### Task requirements
Could you count the lines in the data that contain "synthesis"? Reply with the number only.

### Data extract
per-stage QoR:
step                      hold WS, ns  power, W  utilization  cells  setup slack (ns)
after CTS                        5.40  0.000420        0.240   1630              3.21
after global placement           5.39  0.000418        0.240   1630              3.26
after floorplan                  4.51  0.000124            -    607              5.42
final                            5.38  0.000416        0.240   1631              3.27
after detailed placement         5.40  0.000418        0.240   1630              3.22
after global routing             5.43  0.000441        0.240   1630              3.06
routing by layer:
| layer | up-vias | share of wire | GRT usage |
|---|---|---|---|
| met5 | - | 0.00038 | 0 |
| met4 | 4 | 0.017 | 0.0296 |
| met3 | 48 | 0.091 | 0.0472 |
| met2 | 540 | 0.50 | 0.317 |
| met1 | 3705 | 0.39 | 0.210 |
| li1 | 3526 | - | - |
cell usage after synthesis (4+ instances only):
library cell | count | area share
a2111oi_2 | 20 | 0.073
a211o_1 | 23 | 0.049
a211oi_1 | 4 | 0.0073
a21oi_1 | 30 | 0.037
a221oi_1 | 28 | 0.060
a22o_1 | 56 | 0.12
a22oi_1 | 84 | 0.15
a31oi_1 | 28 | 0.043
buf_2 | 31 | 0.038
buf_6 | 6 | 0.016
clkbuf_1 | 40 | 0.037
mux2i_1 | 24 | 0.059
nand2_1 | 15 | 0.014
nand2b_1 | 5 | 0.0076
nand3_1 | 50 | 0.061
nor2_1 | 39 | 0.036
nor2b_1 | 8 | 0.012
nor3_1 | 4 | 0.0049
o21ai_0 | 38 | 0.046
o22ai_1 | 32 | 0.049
## flow/run.sh

```bash
#!/bin/bash
# OpenROAD 26Q1-2900-gdf79404cd8, Yosys 0.63+post, stock flow scripts
make -C /OpenROAD-flow-scripts/flow DESIGN_CONFIG=/design/flow/config.mk WORK_HOME=/design/flow/orfs finish
```

## flow/config.mk

```make
export PLATFORM = sky130hd
export DESIGN_NAME = F_stage
export DESIGN_NICKNAME = F_stage
export VERILOG_FILES = /design/flow/design.v
export SDC_FILE = /design/flow/constraint.sdc
export NUM_CORES = 4
export LEC_CHECK = 1
export CORE_AREA = 10 10 86 86
export DIE_AREA = 0 0 96 96
```

## flow/constraint.sdc

```tcl
current_design F_stage

set clk_period 8.5
set clk_io_pct 0.2

create_clock -name clk0 -period $clk_period [get_ports {clk}]

set non_clock_inputs [all_inputs -no_clocks]
set_input_delay [expr $clk_period * $clk_io_pct] -clock clk0 $non_clock_inputs
set_output_delay [expr $clk_period * $clk_io_pct] -clock clk0 [all_outputs]
```

## flow/design.v

```verilog
interface clk_intf #(
    parameter CLK_PERIOD = 5
)(
    output logic clk
);
    initial begin
        clk = 1'b0;
    end
    always #(CLK_PERIOD) clk = !clk;
endinterface
package memory_types_pkg;
    typedef struct packed {
        logic [2:0]  mtype;
        logic [31:0] addr;
        logic [1:0]  len;
        logic [31:0] data;
    } mem_pkt_t;
    typedef enum logic [2:0] {
        READ = 3'd0,
        WRITE = 3'd1
    } mem_pkt_type_e;
endpackage
package core_types_pkg;
    localparam N_BITS = 32;
    localparam N_BITS_LOG2 = $clog2(N_BITS);
    localparam RF_N_REGS = 32;
    localparam RF_IDX_WIDTH = $clog2(RF_N_REGS);
    localparam logic [31:0] PC_RESET = 32'hfffffffc;
    typedef struct packed {
        logic [2:0] funct;
        logic       aux_sel;
    } alu_op_t;
    typedef enum logic[2:0] {
        ALU_FN_AS   = 3'b000,
        ALU_FN_SLL  = 3'b001,
        ALU_FN_SLT  = 3'b010,
        ALU_FN_SLTU = 3'b011,
        ALU_FN_XOR  = 3'b100,
        ALU_FN_SR   = 3'b101,
        ALU_FN_OR   = 3'b110,
        ALU_FN_AND  = 3'b111
    } alu_funct_e;
    typedef enum logic[3:0] {
        ALU_OP_ADD  = {ALU_FN_AS, 1'b0},
        ALU_OP_SUB  = {ALU_FN_AS, 1'b1},
        ALU_OP_SLL  = {ALU_FN_SLL, 1'b0},
        ALU_OP_SLT  = {ALU_FN_SLT, 1'b0},
        ALU_OP_SLTU = {ALU_FN_SLTU, 1'b0},
        ALU_OP_XOR  = {ALU_FN_XOR, 1'b0},
        ALU_OP_SRL  = {ALU_FN_SR, 1'b0},
        ALU_OP_SRA  = {ALU_FN_SR, 1'b1},
        ALU_OP_OR   = {ALU_FN_OR, 1'b0},
        ALU_OP_AND  = {ALU_FN_AND, 1'b0}
    } alu_op_e;
    typedef struct packed {
        logic [RF_IDX_WIDTH-1:0]    rd;
        logic                       wr_en;
    } rf_ctrl_t;
    typedef struct packed {
        logic       vld;
        logic       mtype;  
        logic [1:0] len;
    } dmem_req_ctrl_t;
    typedef struct packed {
        logic       is_jal;
        logic       is_jalr;
        logic       is_branch;
        logic [2:0] branch_fn;
    } ctrl_transfer_t;
endpackage
package riscv_pkg;
    localparam  OPCODE_LEN = 7;
    localparam  FUNCT3_LEN = 3;
    typedef enum logic[6:0] {
        LUI     = 7'b0110111,
        AUIPC   = 7'b0010111,
        JAL     = 7'b1101111,
        JALR    = 7'b1100111,
        BRANCH  = 7'b1100011,
        LOAD    = 7'b0000011,
        STORE   = 7'b0100011,
        RI      = 7'b0010011,  
        RR      = 7'b0110011,  
        FENCE   = 7'b0001111,
        EXCPT   = 7'b1110011
    } opcode_e;
    typedef struct packed {
        logic   LUI;
        logic   AUIPC;
        logic   JAL;
        logic   JALR;
        logic   BRANCH;
        logic   LOAD;
        logic   STORE;
        logic   RI;
        logic   RR;
        logic   FENCE;
        logic   EXCPT;
    } opcode_1hot_struct_t;
    typedef enum logic[2:0] {
        R_type  = 3'b000,
        I_type  = 3'b001,
        S_type  = 3'b010,
        B_type  = 3'b011,
        U_type  = 3'b100,
        J_type  = 3'b101,
        NONE_t  = 3'b111
    } instr_formats_e;
    typedef struct packed {
        logic   R_fmt;
        logic   I_fmt;
        logic   S_fmt;
        logic   B_fmt;
        logic   U_fmt;
        logic   J_fmt;
    } instr_fmt_1hot_struct_t;
endpackage
import core_types_pkg::*;
module F_stage (
    input  logic            clk,
    input  logic            rst_n,
    input  [N_BITS-1:0]     pc,
    output [N_BITS-1:0]     next_pc,
    input  [N_BITS-1:0]     jal_tgt,
    input                   jal_vld,
    input  [N_BITS-1:0]     branch_tgt,
    input                   branch_vld,
    input  [N_BITS-1:0]     jalr_tgt,
    input                   jalr_vld,
    input  logic            vld_in,
    output logic            vld,
    input  logic            stall_in,
    output logic            stall,
    input  logic            squash_in,
    output logic            squash
);
    logic [N_BITS-1:0]      pc_plus4;
    logic [1:0]             next_pc_mux_sel;
    logic                   gen_stall;
    logic                   gen_squash;
    logic                   vld_raw;
    assign pc_reg_en = rst_n && !stall;  
    assign pc_plus4 = pc + 4;
    dl_reg_en_rst #(
        .NUM_BITS   (1)
    ) F_stage_vld_reg (
        .clk        (clk),
        .rst_n      (rst_n),
        .en         (!stall),
        .d          (vld_in),
        .q          (vld_raw)
    );
    dl_mux4 #(
        .NUM_BITS   (N_BITS)
    ) next_pc_mux (
        .in0        (pc_plus4),
        .in1        (jal_tgt),
        .in2        (branch_tgt),
        .in3        (jalr_tgt),
        .sel        (next_pc_mux_sel),  
        .out        (next_pc)
    );
    dl_pri_encoder_4p2p next_pc_mux_sel_encoder (
        .in     ({jalr_vld, branch_vld, jal_vld, 1'b1}),
        .out    (next_pc_mux_sel)
    );
    assign gen_stall = 1'b0;
    assign stall = gen_stall || stall_in;
    assign gen_squash = 1'b0;
    assign squash = squash_in || gen_squash;
    assign vld = vld_raw && !gen_stall && !squash_in;
endmodule : F_stage
module dl_mux4 #(
    parameter NUM_BITS = 32
)(
    input  logic [NUM_BITS-1:0]  in0,
    input  logic [NUM_BITS-1:0]  in1,
    input  logic [NUM_BITS-1:0]  in2,
    input  logic [NUM_BITS-1:0]  in3,
    input  logic [1:0]           sel,
    output logic [NUM_BITS-1:0]  out
);
    always_comb begin
        case (sel)
            2'd0:   out = in0;
            2'd1:   out = in1;
            2'd2:   out = in2;
            2'd3:   out = in3;
            default: out = in0;
        endcase
    end
endmodule
module dl_pri_encoder_4p2p #(
    localparam INPUT_WIDTH = 4,
    localparam OUTPUT_WIDTH = $clog2(INPUT_WIDTH)
)(
    input  logic [INPUT_WIDTH-1:0]  in,
    output logic [OUTPUT_WIDTH-1:0] out
);
    always_comb begin
        if      (in[3]) out = 2'd3;
        else if (in[2]) out = 2'd2;
        else if (in[1]) out = 2'd1;
        else if (in[0]) out = 2'd0;
        else            out = 2'd0;
    end
endmodule
module dl_reg_en_rst #(
    parameter   NUM_BITS = 32,
    parameter   RST_VAL = 0
)(
    input  logic                clk,
    input  logic                rst_n,
    input  logic                en,
    input  logic [NUM_BITS-1:0] d,
    output logic [NUM_BITS-1:0] q
);
    always @(posedge clk) begin
        if (!rst_n) begin
            q <= RST_VAL;
        end else begin
            if (en) begin
                q <= d;
            end
        end
    end
endmodule
```

==> metrics.log <==
[report] extracting results
INFO  metric synthMostInstantiatedCell = a21oi_1
INFO  metric ys_seq_frac = 0.0140
INFO  metric warning_count = 29
INFO  metric floorplan.core_area = 5540 µm²
INFO  metric async_flop_share = 0
INFO  metric largest_register_ff_count = 1
INFO  metric synth-edff-count = 0
INFO  metric run_status = finished clean
INFO  metric worstMarginPinSlew = roughly 770 ps
INFO  metric gp_congestion = around 0.88
INFO  metric grt_setup_unrepaired = no
INFO  metric drtPass1Iterations = 4
INFO  metric vias = about 2,200
INFO  metric synthesis.yosys.warnings = 4
INFO  metric die_area = approximately 9000 µm²
INFO  metric end_kind = primary output
INFO  metric grt_pass1_vias = between 2,000 and 2,500
INFO  metric worst_hold_path_type = reg2reg
INFO  metric layout.core_utilization = 0.556
INFO  metric crit_path_max_fanout = 19
INFO  metric timing.final.max_slew_violations = 0
INFO  metric worst-setup-path-type = in2out
INFO  metric max-vdd-ir-drop = 0.0000306 V
INFO  metric first_pass_grt_wire_length = 12,400 µm
INFO  metric postSynth.topFlopCell = dfxtp_1
INFO  metric layout-area-overhead-vs-synth = 116%
INFO  metric drive_above_1_share = 0.0296
INFO  metric max-cap-violations = 0
INFO  metric postLayoutSetupSlackWorst = between 2000 and 2500 ps
INFO  metric floorplan.rows = 27
INFO  metric floorplan.core_util = 0.257
INFO  metric ys_cells = roughly 220
INFO  metric fin_total_pwr = around 0.15 mW
INFO  metric netlist_instances = 220
INFO  metric fillers = around 570
INFO  metric cp_slowest_cell = clkdlybuf4s50_1
INFO  metric initial_antenna_violation_count = 0
INFO  metric netlist_top_cells_area = xor2_1 14%, a21oi_1 12%, o22ai_1 9.2%
INFO  metric largest_registers = F_stage_vld_reg.q x1
INFO  metric clock.fmax = 166 MHz
INFO  metric common_cells = 34 x a21oi_1, 23 x xor2_1, 21 x nor2_1, 21 x o22ai_1, 19 x nand2_1
INFO  metric routed_via_density = between 4 and 5
INFO  metric worstPathCellList = clkdlybuf4s50_1 > clkinv_1 > o22ai_1 > nor2_1 > a21oi_1 > a21oi_1 > clkdlybuf4s50_1
INFO  metric pin_count_of_the_biggest_net_entering_global_routing = about 62
INFO  metric slew_headroom = 0.490
INFO  metric synth.top_cell.area_share = 0.141
INFO  metric cpPeakStageDelay = roughly 900 ps
INFO  metric route.antenna.remaining_nets = 0
INFO  metric final_design_area_no_fill = slightly above 3000 µm²
INFO  metric hpwlAfterDp = around 7200 µm
INFO  metric top_register = F_stage_vld_reg.q
INFO  metric shortest_period_the_worst_path_allows = between 6000 and 7000 ps
INFO  metric clock_insertion_delay_worst_skew = 0 ps
INFO  metric dpl-instance-area = ~3000 µm²
INFO  metric route.final.wire_length = roughly 8400 µm
INFO  metric finalSetupViolCount = 0
INFO  metric grt_overflow_total = 0
INFO  metric number_of_antenna_repair_diodes = 0
INFO  metric io_buffers = around 170
INFO  metric synth.lib_cells_used.distinct = 33
INFO  metric cellPowerDensity = about 49 nW/µm²
INFO  metric ios = around 170
INFO  metric gr-usage-all-layers = 0.169
INFO  metric dp.cells = roughly 440
INFO  metric top_area_cell = xor2_1
INFO  metric post_cts.repair.setup_buffers = 0
INFO  metric worstSetupStartpointType = input port
INFO  metric final-instance-count-excl-fill = approximately 440
INFO  metric leakagePower = ~1.1 nW
INFO  metric synth.avg_cell_area = 6.48 µm²
INFO  metric hold_violations = 0
INFO  metric cts_hold_repair.buffers = 0
INFO  metric finalClockSkew = 0 ps
INFO  metric die_width = 96 µm
INFO  metric timing.final.crit_share = 0.710
INFO  metric dr.first_iter.drc_count = 107
INFO  metric totalNegativeSetupSlack = 0 ps
INFO  metric post_synth_instance_area = roughly 1400 µm²
INFO  metric dpl_worst_slack = ~2500 ps
INFO  metric ys_chip_area = 1430 µm²
INFO  metric clkTransAtPathRegs = 0 ps
INFO  metric detail_route.wl_per_cell = ~19 µm
INFO  metric cp.required = between 6000 and 7000 ps
INFO  metric die_h = around 96 µm
INFO  metric postSynthRegisterBits = 1
INFO  metric fin_hold_ws = just over 500 ps
INFO  metric arrival = about 4300 ps
INFO  metric cts.repair.resized = 0
INFO  metric detail_route.drc_violations = 0
`run.sh`:
```
#!/bin/bash
# OpenROAD 26Q1-2900-gdf79404cd8, Yosys 0.63+post, stock flow scripts
make -C /OpenROAD-flow-scripts/flow DESIGN_CONFIG=/design/flow/config.mk WORK_HOME=/design/flow/orfs finish
```
`config.mk`:
```
export PLATFORM = sky130hd
export DESIGN_NAME = regfile
export DESIGN_NICKNAME = regfile
export VERILOG_FILES = /design/flow/design.v
export SDC_FILE = /design/flow/constraint.sdc
export NUM_CORES = 4
export LEC_CHECK = 1
export CORE_UTILIZATION = 50
```
`constraint.sdc`:
```
current_design regfile

set clk_period 6.4
set clk_io_pct 0.2

create_clock -name clk0 -period $clk_period [get_ports {clk}]

set non_clock_inputs [all_inputs -no_clocks]
set_input_delay [expr $clk_period * $clk_io_pct] -clock clk0 $non_clock_inputs
set_output_delay [expr $clk_period * $clk_io_pct] -clock clk0 [all_outputs]
```
File: flow/config.mk
export PLATFORM = sky130hd
export DESIGN_NAME = top
export DESIGN_NICKNAME = top
export VERILOG_FILES = /design/flow/design.v
export SDC_FILE = /design/flow/constraint.sdc
export NUM_CORES = 4
export LEC_CHECK = 1
export CORE_UTILIZATION = 40
File: flow/constraint.sdc
current_design top

set clk_period 15.5
set clk_io_pct 0.2

create_clock -name clk0 -period $clk_period [get_ports {pclk}]

set non_clock_inputs [all_inputs -no_clocks]
set_input_delay [expr $clk_period * $clk_io_pct] -clock clk0 $non_clock_inputs
set_output_delay [expr $clk_period * $clk_io_pct] -clock clk0 [all_outputs]
File: flow/design.v
module top 
(  
    input               pclk,
    input               presetn,
    input   [31 : 0]    paddr,
    input   [31 : 0]    pwdata,
    input               psel,
    input               pwrite,
    input               penable,
    output  [31 : 0]    prdata
);
  reg [3:0]  cntrl = 0;  
  reg [31:0] reg1  = 0;  
  reg [31:0] reg2  = 0;  
  reg [31:0] reg3  = 0;  
  reg [31:0] reg4  = 0;  
  reg     [31 : 0]    rdata_tmp = 0;
    always @ (posedge pclk) 
      begin
        if( !presetn ) 
        begin
           cntrl    <= 4'b0000;
           reg1     <= 32'h00000000;
           reg2     <= 32'h00000000;
           reg3     <= 32'h00000000;
           reg4     <= 32'h00000000;
          rdata_tmp <= 32'h00000000;
        end
        else if( psel && penable && pwrite )
        begin
            case( paddr )
                'h0     : cntrl <= pwdata;
                'h4     : reg1  <= pwdata;
                'h8     : reg2  <= pwdata;
                'hc     : reg3  <= pwdata;
                'h10    : reg4  <= pwdata;
            endcase
        end
        else if (psel && penable && !pwrite )
         begin
           case( paddr )
                'h0     : rdata_tmp <= {28'h0000000,cntrl};
                'h4     : rdata_tmp <= reg1;
                'h8     : rdata_tmp <= reg2;
                'hc     : rdata_tmp <= reg3;
                'h10    : rdata_tmp <= reg4;
                default : rdata_tmp <= 32'h00000000;
            endcase
         end
    end
assign prdata =  rdata_tmp;
endmodule
interface top_if ();
    logic   [31 : 0]    paddr;
    logic   [31 : 0]    pwdata;
    logic   [31 : 0]    prdata;
    logic               pwrite;
    logic               psel;
    logic               penable;
    logic               presetn;
    logic               pclk;
endinterface
File: flow/run.sh
#!/bin/bash
# OpenROAD 26Q1-2900-gdf79404cd8, Yosys 0.63+post, stock flow scripts
make -C /OpenROAD-flow-scripts/flow DESIGN_CONFIG=/design/flow/config.mk WORK_HOME=/design/flow/orfs finish
==> impl_metrics.tcl <==
# yosys + openroad results
set metrics [dict create \
    status "complete, no violations" \
    path_cells "clkdlybuf4s50_1 -> or4_4 -> or4_4 -> nor3_4 -> buf_4 -> mux2i_1" \
    peakVddDrop_mv 0.07692 \
    overflow 0 \
    crit_end "reg1[18]" \
    fin_crit_ps 6215 \
    pwr-share-seq 0.476 \
    cts_num_sinks 164 \
    grt_first_pass_wirelength_um 27770 \
    grt_pass1_vias 5290 \
    synth_top_flop_cell "dfxtp_1" \
    required_ps 15850 \
    rows 47 \
    tool_warnings 25 \
    cts-htree-levels 4 \
    cts_buffers 17 \
    routed_wl_um 17170 \
    fill_cells 1470 \
    rsz0062_at_grt "no" \
    postRouteAntennaNets 0 \
    leakagePower_uw 0.002805 \
    setup_ws_ps 9285 \
    clk_pin_slew_ps 60 \
    drv_slew 0 \
    coreArea_um2 16760 \
    async_flop_share 0 \
    path_depth 6 \
    ys_types 34 \
    p_per_area_nw_per_um2 102.8 \
    drcViolationCount 0 \
    synth-warning-count 1 \
    cts_resized 0 \
    max_cap_violations 0 \
    crit_path_end_kind "register" \
    cpMostUsedCell "or4_4" \
    ys_seq_share 0.4747 \
    grt_max_degree 73 \
    die-area_um2 17820 \
    drt_iter0_markers 379 \
    die_y_um 133.5 \
    switching_share 0.2193 \
    r2r_cells 3 \
    crit_type "primary input to register" \
    crit_start "paddr[4]" \
    combPwrFrac 0.049 \
    yosys-stat-area_um2 6917 \
    arrival_ps 6570 \
    total_power_uw 884.5 \
    tightest_slew_ps 751.8 \
    grt_usage 0.2025 \
    cts_setup_buffers 0 \
    first_pass_iters 8 \
    diodes 0 \
    antenna_found_initial 0 \
    setup_viol 0 \
    start_kind "primary input" \
    wl_per_cell_um 16.82 \
    worstPathMaxFanout 25 \
    slew_headroom 0.4988 \
    hpwl_um 10540 \
    edf_count 0 \
    cts_buffer_depth 2 \
    r2r_start "reg3[14]" \
    clk_latency_ps 420 \
    crit_slowest_cell "or4_4" \
    max_stage_delay_ps 820 \
    syn-cell-area_um2 6917 \
    r2r_slack_ps 14390 \
    gp_congestion 0.7962 \
    drive_gt1_frac 0.09114 \
    initCoreUtil 0.4127 \
    min_period_over_period 0.4010 \
    cp_top_family "simple AND/OR/NAND/NOR gates" \
    syn_area_per_cell_um2 9.769 \
    vias_per_cell 5.299 \
    pre_cts_ws_ps 8871 \
    syn_to_final_growth_pct 24.38 \
    syn_inst 708 \
    p_int_uw 690.5 \
    worstReg2RegEnd "rdata_tmp[14]" \
    cts_root_buf "clkbuf_16" \
    hold_viol 0 \
    synth_stat.cells 708 \
    cp_num_buf_inv 2 \
    cts_tree "done" \
    skew_ps 5.927 \
    clkPwrFrac 0.474 \
    ys.flops 164 \
    hold_buffers 0 \
    hold_class "register to register" \
    ios 101 \
    vias 5410 \
    dieWidth_um 133.5 \
    timing.fmax_mhz 160.9 \
    fin_setup_tns_ps 0 \
    p_switching_uw 194.0 \
    min_path_cells 2 \
    portBuffers 100 \
]
[routing by layer]
metal | global-route usage | vias up | wire (um)
met2 | 0.3302 | 151 | 8125
met3 | 0.03380 | 10 | 885
met5 | 0 | - | 0
met4 | 0.02525 | 0 | 164
li1 | - | 2662 | -
met1 | 0.2996 | 2587 | 7993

### Written response
2